<file path="src/rtl/eth_frame_builder.sv">
// eth_frame_builder
//   Transmit-side Ethernet frame assembler. Takes one metadata record (dst MAC,
//   src MAC, EtherType) and a byte-wide AXI-S payload, and emits a byte-wide
//   AXI-S frame: 14-byte header, the payload passed through with zero latency,
//   then optional zero padding up to MIN_FRAME_BYTES (FCS excluded).
//
// Ports
//   clk, rst_n                       clock, asynchronous active-low reset
//   meta_valid/meta_ready            metadata handshake (ready only in IDLE)
//   meta_dst_mac/src_mac/ethertype   header fields, most significant byte sent first
//   s_tdata/s_tvalid/s_tready/s_tlast  payload stream in
//   m_tdata/m_tvalid/m_tready/m_tlast  frame stream out
//   frame_start                      pulse on transfer of header byte 0
//   header_done                      pulse on transfer of header byte 13
//   frame_end                        pulse on transfer with m_tlast=1
//   frames_sent                      completed frame count, wraps
module eth_frame_builder #(
  parameter int unsigned DATA_WIDTH      = 8,
  parameter int unsigned MIN_FRAME_BYTES = 60,
  parameter bit          PAD_EN          = 1'b1
) (
  input  logic                  clk,
  input  logic                  rst_n,
  input  logic                  meta_valid,
  output logic                  meta_ready,
  input  logic [47:0]           meta_dst_mac,
  input  logic [47:0]           meta_src_mac,
  input  logic [15:0]           meta_ethertype,
  input  logic [DATA_WIDTH-1:0] s_tdata,
  input  logic                  s_tvalid,
  output logic                  s_tready,
  input  logic                  s_tlast,
  output logic [DATA_WIDTH-1:0] m_tdata,
  output logic                  m_tvalid,
  input  logic                  m_tready,
  output logic                  m_tlast,
  output logic                  frame_start,
  output logic                  header_done,
  output logic                  frame_end,
  output logic [31:0]           frames_sent
);

  if (DATA_WIDTH != 8) begin : g_chk_width
    $fatal(1, "eth_frame_builder: only DATA_WIDTH=8 is supported");
  end
  if (MIN_FRAME_BYTES < 15) begin : g_chk_min
    $fatal(1, "eth_frame_builder: MIN_FRAME_BYTES must be >= 15");
  end

  typedef enum logic [1:0] {StIdle, StHdr, StPay, StPad} state_e;

  state_e      state_q;
  logic [3:0]  hdr_idx_q;
  logic [15:0] len_q;
  logic [47:0] dst_q;
  logic [47:0] src_q;
  logic [15:0] type_q;
  logic [31:0] frames_sent_q;

  logic [7:0]  hdr_byte;
  logic [15:0] len_next;
  logic        pad_needed;
  logic        pad_last;
  logic        m_xfer;

  // Saturating length; only used to decide padding, never to cut a frame.
  assign len_next   = (len_q == 16'hFFFF) ? len_q : len_q + 16'd1;
  // Would the frame still be short once the current payload byte is counted?
  assign pad_needed = PAD_EN && (({1'b0, len_q} + 17'd1) < 17'(MIN_FRAME_BYTES));
  assign pad_last   = (32'(len_q) == (MIN_FRAME_BYTES - 32'd1));

  always_comb begin
    hdr_byte = 8'h00;
    unique case (hdr_idx_q)
      4'd0:    hdr_byte = dst_q[47:40];
      4'd1:    hdr_byte = dst_q[39:32];
      4'd2:    hdr_byte = dst_q[31:24];
      4'd3:    hdr_byte = dst_q[23:16];
      4'd4:    hdr_byte = dst_q[15:8];
      4'd5:    hdr_byte = dst_q[7:0];
      4'd6:    hdr_byte = src_q[47:40];
      4'd7:    hdr_byte = src_q[39:32];
      4'd8:    hdr_byte = src_q[31:24];
      4'd9:    hdr_byte = src_q[23:16];
      4'd10:   hdr_byte = src_q[15:8];
      4'd11:   hdr_byte = src_q[7:0];
      4'd12:   hdr_byte = type_q[15:8];
      4'd13:   hdr_byte = type_q[7:0];
      default: hdr_byte = 8'h00;
    endcase
  end

  // Stream outputs decode from state; PAY is a zero-latency pass-through.
  always_comb begin
    meta_ready = 1'b0;
    m_tvalid   = 1'b0;
    m_tdata    = '0;
    m_tlast    = 1'b0;
    s_tready   = 1'b0;
    unique case (state_q)
      StIdle: meta_ready = 1'b1;
      StHdr: begin
        m_tvalid = 1'b1;
        m_tdata  = hdr_byte;
      end
      StPay: begin
        m_tvalid = s_tvalid;
        m_tdata  = s_tdata;
        s_tready = m_tready;
        m_tlast  = s_tlast && !pad_needed;
      end
      StPad: begin
        m_tvalid = 1'b1;
        m_tlast  = pad_last;
      end
      default: meta_ready = 1'b0;
    endcase
  end

  assign m_xfer      = m_tvalid && m_tready;
  assign frame_start = m_xfer && (state_q == StHdr) && (hdr_idx_q == 4'd0);
  assign header_done = m_xfer && (state_q == StHdr) && (hdr_idx_q == 4'd13);
  assign frame_end   = m_xfer && m_tlast;
  assign frames_sent = frames_sent_q;

  always_ff @(posedge clk or negedge rst_n) begin
    if (!rst_n) begin
      state_q       <= StIdle;
      hdr_idx_q     <= 4'd0;
      len_q         <= 16'd0;
      dst_q         <= 48'd0;
      src_q         <= 48'd0;
      type_q        <= 16'd0;
      frames_sent_q <= 32'd0;
    end else begin
      if (frame_end) begin
        frames_sent_q <= frames_sent_q + 32'd1;
      end
      unique case (state_q)
        StIdle: begin
          if (meta_valid) begin
            dst_q     <= meta_dst_mac;
            src_q     <= meta_src_mac;
            type_q    <= meta_ethertype;
            hdr_idx_q <= 4'd0;
            len_q     <= 16'd0;
            state_q   <= StHdr;
          end
        end
        StHdr: begin
          if (m_tready) begin
            hdr_idx_q <= hdr_idx_q + 4'd1;
            len_q     <= len_next;
            if (hdr_idx_q == 4'd13) begin
              state_q <= StPay;
            end
          end
        end
        StPay: begin
          if (s_tvalid && m_tready) begin
            len_q <= len_next;
            if (s_tlast) begin
              state_q <= pad_needed ? StPad : StIdle;
            end
          end
        end
        StPad: begin
          if (m_tready) begin
            len_q <= len_next;
            if (pad_last) begin
              state_q <= StIdle;
            end
          end
        end
        default: state_q <= StIdle;
      endcase
    end
  end

endmodule

</file>
===== src/rtl/dest_id_matcher.sv =====
// -----------------------------------------------------------------------------
// dest_id_matcher
//
// Decides whether a received packet is addressed to this node. A packet is
// accepted when its destination ID equals the node's own ID, the broadcast ID
// (optional), or any valid entry of a small programmable alias (group) table.
// The result is produced under an en/start/done handshake.
//
// Build option:
//   DEST_BROADCAST_EN  - when defined, a destination equal to BROADCAST_ID is
//                        accepted with matchType 11. When undefined there is
//                        no broadcast comparator; BROADCAST_ID is an ordinary
//                        ID and matchType never reads 11.
//
// Ports:
//   clock          system clock, rising edge
//   rst            synchronous active-high reset
//   en             block enable; low aborts any operation and ignores start
//   start          launch one match (accepted in IDLE or DONE)
//   MY_NODE_ID     node's own ID, latched at start
//   destinationID  packet destination, latched at start
//   tbl_we         alias table write strobe (dropped while busy)
//   tbl_addr       alias entry index (writes beyond NUM_ALIAS-1 ignored)
//   tbl_data       alias ID to store
//   tbl_valid      valid bit stored with the entry; 0 deletes the entry
//   iamDestination packet accepted (qualified by done)
//   matchType      00 none, 01 self, 10 alias, 11 broadcast
//   matchIndex     alias index hit; 0 unless matchType is 10
//   busy           high while CHECK or SCAN is in progress
//   done           result valid; held until next start, en low or rst
// -----------------------------------------------------------------------------
module dest_id_matcher #(
   parameter int                    WORD_WIDTH   = 16,
   parameter int                    NUM_ALIAS    = 4,
   parameter int                    IDX_WIDTH    = 2,
   parameter logic [WORD_WIDTH-1:0] BROADCAST_ID = 16'hFFFF
) (
   input  logic                  clock,
   input  logic                  rst,
   input  logic                  en,
   input  logic                  start,
   input  logic [WORD_WIDTH-1:0] MY_NODE_ID,
   input  logic [WORD_WIDTH-1:0] destinationID,
   input  logic                  tbl_we,
   input  logic [IDX_WIDTH-1:0]  tbl_addr,
   input  logic [WORD_WIDTH-1:0] tbl_data,
   input  logic                  tbl_valid,
   output logic                  iamDestination,
   output logic [1:0]            matchType,
   output logic [IDX_WIDTH-1:0]  matchIndex,
   output logic                  busy,
   output logic                  done
);

   // The table storage is sized to the full index space so that any
   // tbl_addr value is a legal array index; entries at or above NUM_ALIAS
   // are never written and never scanned.
   localparam int DEPTH = 1 << IDX_WIDTH;

   localparam logic [1:0] MT_NONE  = 2'b00;
   localparam logic [1:0] MT_SELF  = 2'b01;
   localparam logic [1:0] MT_ALIAS = 2'b10;
`ifdef DEST_BROADCAST_EN
   localparam logic [1:0] MT_BCAST = 2'b11;
`endif

   typedef enum logic [1:0] {
      ST_IDLE,
      ST_CHECK,
      ST_SCAN,
      ST_DONE
   } state_t;

   state_t                  state_reg,  state_next;
   logic [WORD_WIDTH-1:0]   my_id_reg,  my_id_next;
   logic [WORD_WIDTH-1:0]   dest_reg,   dest_next;
   logic [IDX_WIDTH-1:0]    idx_reg,    idx_next;
   logic [1:0]              type_reg,   type_next;
   logic [IDX_WIDTH-1:0]    index_reg,  index_next;

   // Alias table: data in an inferred RAM with registered read, valid bits
   // in flops so that reset can clear them in one cycle.
   logic [WORD_WIDTH-1:0]   alias_mem [DEPTH];
   logic [WORD_WIDTH-1:0]   alias_rd_reg;
   logic [DEPTH-1:0]        valid_reg;
   logic [DEPTH-1:0]        valid_next;

   logic                    wr_en;
   logic                    is_last;
   logic                    alias_hit;

   // -------------------------------------------------------------------------
   // Status outputs derived from the state register
   // -------------------------------------------------------------------------
   assign busy           = (state_reg == ST_CHECK) || (state_reg == ST_SCAN);
   assign done           = (state_reg == ST_DONE);
   assign iamDestination = done && (type_reg != MT_NONE);
   assign matchType      = type_reg;
   assign matchIndex     = index_reg;

   // Table writes are only honoured while no match is in flight, so a scan
   // always sees a stable table. A write on the launch edge still commits
   // because the FSM is not yet busy on that edge.
   assign wr_en = tbl_we && !busy && (int'(tbl_addr) < NUM_ALIAS);

   // -------------------------------------------------------------------------
   // Valid bits: one next-value mux per entry
   // -------------------------------------------------------------------------
   for (genvar gi = 0; gi < DEPTH; gi++) begin : g_valid
      assign valid_next[gi] = (wr_en && (tbl_addr == IDX_WIDTH'(gi))) ? tbl_valid
                                                                      : valid_reg[gi];
   end

   always_ff @(posedge clock) begin
      if (rst) begin
         valid_reg <= '0;
      end else begin
         valid_reg <= valid_next;
      end
   end

   // -------------------------------------------------------------------------
   // Alias data RAM. The read address is idx_next, so the entry that SCAN
   // examines in a given cycle was fetched on the previous edge: entering
   // SCAN from CHECK prefetches entry 0, and each increment prefetches the
   // following entry.
   // -------------------------------------------------------------------------
   always_ff @(posedge clock) begin
      if (wr_en) begin
         alias_mem[tbl_addr] <= tbl_data;
      end
      alias_rd_reg <= alias_mem[idx_next];
   end

   assign is_last   = (int'(idx_reg) == NUM_ALIAS - 1);
   assign alias_hit = valid_reg[idx_reg] && (alias_rd_reg == dest_reg);

   // -------------------------------------------------------------------------
   // State register
   // -------------------------------------------------------------------------
   always_ff @(posedge clock) begin
      if (rst) begin
         state_reg <= ST_IDLE;
         my_id_reg <= '0;
         dest_reg  <= '0;
         idx_reg   <= '0;
         type_reg  <= MT_NONE;
         index_reg <= '0;
      end else begin
         state_reg <= state_next;
         my_id_reg <= my_id_next;
         dest_reg  <= dest_next;
         idx_reg   <= idx_next;
         type_reg  <= type_next;
         index_reg <= index_next;
      end
   end

   // -------------------------------------------------------------------------
   // Next-state logic
   // -------------------------------------------------------------------------
   always_comb begin
      state_next = state_reg;
      my_id_next = my_id_reg;
      dest_next  = dest_reg;
      idx_next   = idx_reg;
      type_next  = type_reg;
      index_next = index_reg;

      case (state_reg)
         ST_IDLE: begin
            if (en && start) begin
               my_id_next = MY_NODE_ID;
               dest_next  = destinationID;
               idx_next   = '0;
               type_next  = MT_NONE;
               index_next = '0;
               state_next = ST_CHECK;
            end
         end

         ST_CHECK: begin
            if (!en) begin
               // Abort: nothing of the partial result is kept.
               idx_next   = '0;
               type_next  = MT_NONE;
               index_next = '0;
               state_next = ST_IDLE;
            end else if (dest_reg == my_id_reg) begin
               type_next  = MT_SELF;
               state_next = ST_DONE;
            end
`ifdef DEST_BROADCAST_EN
            else if (dest_reg == BROADCAST_ID) begin
               type_next  = MT_BCAST;
               state_next = ST_DONE;
            end
`endif
            else begin
               idx_next   = '0;
               state_next = ST_SCAN;
            end
         end

         ST_SCAN: begin
            if (!en) begin
               idx_next   = '0;
               type_next  = MT_NONE;
               index_next = '0;
               state_next = ST_IDLE;
            end else if (alias_hit) begin
               // Scanning upward from 0 makes the lowest matching index win.
               type_next  = MT_ALIAS;
               index_next = idx_reg;
               state_next = ST_DONE;
            end else if (is_last) begin
               type_next  = MT_NONE;
               state_next = ST_DONE;
            end else begin
               idx_next = idx_reg + IDX_WIDTH'(1);
            end
         end

         ST_DONE: begin
            if (!en) begin
               idx_next   = '0;
               type_next  = MT_NONE;
               index_next = '0;
               state_next = ST_IDLE;
            end else if (start) begin
               // Back-to-back relaunch without passing through IDLE.
               my_id_next = MY_NODE_ID;
               dest_next  = destinationID;
               idx_next   = '0;
               type_next  = MT_NONE;
               index_next = '0;
               state_next = ST_CHECK;
            end
         end

         default: begin
            state_next = ST_IDLE;
         end
      endcase
   end

`ifndef DEST_BROADCAST_EN
   // Without the broadcast comparator the parameter has no function; this
   // keeps it referenced.
   logic unused_bcast;
   assign unused_bcast = ^BROADCAST_ID;
`endif

endmodule


===== config.mk =====
export PLATFORM = sky130hd
export DESIGN_NAME = dest_id_matcher
export DESIGN_NICKNAME = d
export VERILOG_FILES = /design/src/rtl/dest_id_matcher.sv
export SDC_FILE = /design/constraint.sdc
export NUM_CORES = 1
export LEC_CHECK = 0
export CORE_MARGIN = 2
export CORE_UTILIZATION = 55
export CTS_BUF_LIST = sky130_fd_sc_hd__clkbuf_16
export DETAILED_ROUTE_END_ITERATION = 10
export PLACE_DENSITY_LB_ADDON = 0.3
export SYNTH_ARGS = -nofsm -noshare
export SYNTH_HDL_FRONTEND = slang
export SYNTH_SLANG_ARGS = --single-unit

===== constraint.sdc =====
create_clock -name clock -period 4.1 [get_ports clock]
set_input_delay 0.82 -clock clock [delete_from_list [all_inputs] [get_ports clock]]
set_output_delay 0.82 -clock clock [all_outputs]
set_load 0.05 [all_outputs]

==> flow_summary.toml <==
[run_status]
status = "complete, no violations"

[worst_setup_path]
worst-path-max-fanout = 4
r2r_end = "alias_rd_reg[15]"
crit_arrival_ns = 2.06
timing.rr.start = "idx_reg[0]"
cp_num_buf_inv = 2
regToRegSetupSlack_ns = 1.56
crit_end = "busy"
cp_cell_sequence = "inv_1, ha_1, clkdlybuf4s50_1"
end_kind = "output pin"
crit_path_start_kind = "flip-flop"
crit_family = "buffers and inverters"
cp-startpoint = "state_reg[1]"
critPathKind = "flip-flop to output pin"
cp_data_required_time_ns = 3.28
cp.depth = 3
slowest_stage = "clkdlybuf4s50_1"
reg2reg_depth = 6
cpPeakStageDelay_ns = 0.81

[routing]
drc = 0
drt-initial-drc-count = 150
first_pass_iters = 6
route.vias.total = 3043
wl_per_cell_um = 17.02
ant_nets = 0
routed_wl_um = 9532
viasPerCell = 5.434

[placement]
port_buffers = 62
place_ws_ns = 0.9428
dp_hpwl_um = 6130
dpl_cell_area_um2 = 5573
gp_congestion = 0.8095

[synthesis]
syn_inst = 367
syn_area_per_cell_um2 = 13.21
ys_types = 41
synth_fa_ha_area_share_pct = 1.032
synth_edf_count = 64
ys_async_sr_fraction_pct = 0
synth_xor_area_share_pct = 5.781
synth_area_leaders = "edfxtp_1 40%, dfxtp_1 25%, nand2_1 5.9%"
synth.area.mux_share_pct = 9.497
syn_nets = 427
synth_top_area_share_pct = 39.64
yosys.area_share.simple_pct = 10.92
yosysSeqAreaShare_pct = 64.41
synth_ff_type = "edfxtp_1"
synth_area_um2 = 4848
ys_ff_latch = 124
synth_top_family_by_area = "simple AND/OR/NAND/NOR gates"
yosysWarnings = 0
yosys.area.top_type = "edfxtp_1"
synth_compound_area_share_pct = 6.400

[cts]
clk_latency_ns = 0.41
cts-htree-levels = 4
numCtsBuffers = 17
post_cts_buffers = 0
cts_root_buf = "clkbuf_16"
cts_buffer_depth = 2
ctsResizeCount = 0
cts.reportedPaths.clkPinSlew_ns = 0.06
cts_tree = "done"
cts_hold_buf = 0
clock-sinks = 124

[layout]
regMostFlops = "alias_mem"
drive_gt1_share_pct = 12.83
syn_to_final_growth_pct = 26.61
layout_common_cells = "76 x nand2_1, 64 x edfxtp_1, 62 x clkdlybuf4s50_1"
nets = 499
fillers = 566
final_core_util_pct = 71.08
final_common_cell = "nand2_1"
diodes = 0
final_cell_area_um2 = 6138
largest_reg_flops = 64

[power_and_ir_drop]
p_sw_share_pct = 23.40
leakage_nw = 2.161
seqPwrFrac_pct = 45.9
internal_power_w = 0.002313
ir_drop_v = 0.0003397
power.share.clock_pct = 46.1
powerDensity_nw_per_um2 = 491.9
switchingPower_w = 0.0007067
combPwrFrac_pct = 8.1

[die]
die_height_um = 97.89
num_rows = 34
initial_core_util_pct = 56.14
ios = 63
core_area_um2 = 8636
die_x_um = 97.89
die_area_um2 = 9582

[global_routing]
grt_max_degree = 45
grt_use_total_pct = 20.86
antenna_found_initial = 0
gr-total-overflow = 0
grt_pass1_wl_um = 15210
grt_pass1_vias = 3085

[timing]
final-hold-violation-count = 0
rsz0062_at_grt = "false"
postLayoutSetupSlackWorst_ns = 1.215
fin_worst_skew_ns = 0.006288
slew_viol_final = 0
fin_setup_tns_ns = 0
setup_viol = 0
fmax_mhz = 346.7
period_share_pct = 70.36
worst_pin_slew_ns = 0.9415
relSlewSlack_pct = 37.23
period_needed_ns = 2.885

[run]
drv_cap = 0

[worst_hold_path]
min-delay-path-class = "flip-flop to flip-flop"
min_from = "matchIndex[1]"
==> cell type report <==
type	instances	area (um2)	area share [%]
Timing Repair Buffer	67	658.1	10.72
Clock inverter	15	140.1	2.283
Inverter	5	18.77	0.3057
Multi-Input combinational cell	224	1638	26.68
Sequential cell	124	3123	50.88
Tap cell	108	135.1	2.201
Clock buffer	17	425.4	6.930
==> cells in the mapped netlist (all sizes together), types with 3 or more instances <==
master,count
and2,3
nor2,11
a21oi,37
xor2,16
mux2i,4
mux4,17
edfxtp,64
nand3,3
clkbuf,12
nand4,6
inv,5
o21ai,6
xnor2,16
nor4,5
nand2,77
dfxtp,60
nor2b,3
ha,4
==> worst min-delay path, stage by stage (launching register included) <==
cell and delay (ns):
dfxtp_1 0.31, nand2_1 0.05, a21oi_1 0.05
==> through the flow <==
stage / hold slack (ns) / cells / total power, W
floorplan: 0.4488 / 367 / 0.001546
global placement: 0.4523 / 528 / 0.001646
detailed placement: 0.4629 / 528 / 0.001654
CTS: 0.4671 / 560 / 0.003038
global route: 0.4883 / 560 / 0.003116
finish: 0.4621 / 560 / 0.003020
==> logic make-up (layout without fill, tap and decap cells) <==
kind of cell | count (synthesis) | count (layout)
xor gates and xnor gates | 32 | 32
buffers and inverters | 19 | 104
DFF | 124 | 124
adders and majority gates | 4 | 4
AOI/OAI and AO/OA | 52 | 52
and+or+nand+nor | 114 | 114
muxes | 22 | 22
==> worst min path at each step <==
stage	endpoint	slack, ns	depth (start not counted)
floorplan	my_id_reg[10]	0.45	2
global placement	matchIndex[0]	0.45	2
finish	matchIndex[1]	0.46	2
global route	my_id_reg[12]	0.49	2
CTS	matchIndex[1]	0.47	2
detailed placement	my_id_reg[12]	0.46	2
==> power by group through the flow <==
stage | Sequential, W | Clock (W) | Combinational [W]
after global routing | 0.00139 | 0.00146 | 0.000266
final | 0.00138 | 0.00139 | 0.000244
after CTS | 0.00139 | 0.00141 | 0.000246
after global placement | 0.00141 | 0 | 0.000238
after detailed placement | 0.00141 | 0 | 0.000244
after floorplan | 0.00140 | 0 | 0.000142
==> routing by layer <==
layer	track usage, %	wire (um)	vias to the layer above
met5	0	0	-
met4	8.761	157	0
met3	5.154	483	13
met2	33.14	4744	95
met1	27.71	4147	1467
li1	-	-	1468
Note: power is estimated with default switching activity, not from simulation.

○ ○ ○ ○

TASK INSTRUCTIONS » Could you set down, exactly as written, the lines above between the one holding "ys_types = 41" and the one holding "grt_use_total_pct = 20.86", inclusive, and nothing more?

SOLUTION »
ys_types = 41
synth_fa_ha_area_share_pct = 1.032
synth_edf_count = 64
ys_async_sr_fraction_pct = 0
synth_xor_area_share_pct = 5.781
synth_area_leaders = "edfxtp_1 40%, dfxtp_1 25%, nand2_1 5.9%"
synth.area.mux_share_pct = 9.497
syn_nets = 427
synth_top_area_share_pct = 39.64
yosys.area_share.simple_pct = 10.92
yosysSeqAreaShare_pct = 64.41
synth_ff_type = "edfxtp_1"
synth_area_um2 = 4848
ys_ff_latch = 124
synth_top_family_by_area = "simple AND/OR/NAND/NOR gates"
yosysWarnings = 0
yosys.area.top_type = "edfxtp_1"
synth_compound_area_share_pct = 6.400

[cts]
clk_latency_ns = 0.41
cts-htree-levels = 4
numCtsBuffers = 17
post_cts_buffers = 0
cts_root_buf = "clkbuf_16"
cts_buffer_depth = 2
ctsResizeCount = 0
cts.reportedPaths.clkPinSlew_ns = 0.06
cts_tree = "done"
cts_hold_buf = 0
clock-sinks = 124

[layout]
regMostFlops = "alias_mem"
drive_gt1_share_pct = 12.83
syn_to_final_growth_pct = 26.61
layout_common_cells = "76 x nand2_1, 64 x edfxtp_1, 62 x clkdlybuf4s50_1"
nets = 499
fillers = 566
final_core_util_pct = 71.08
final_common_cell = "nand2_1"
diodes = 0
final_cell_area_um2 = 6138
largest_reg_flops = 64

[power_and_ir_drop]
p_sw_share_pct = 23.40
leakage_nw = 2.161
seqPwrFrac_pct = 45.9
internal_power_w = 0.002313
ir_drop_v = 0.0003397
power.share.clock_pct = 46.1
powerDensity_nw_per_um2 = 491.9
switchingPower_w = 0.0007067
combPwrFrac_pct = 8.1

[die]
die_height_um = 97.89
num_rows = 34
initial_core_util_pct = 56.14
ios = 63
core_area_um2 = 8636
die_x_um = 97.89
die_area_um2 = 9582

[global_routing]
grt_max_degree = 45
grt_use_total_pct = 20.86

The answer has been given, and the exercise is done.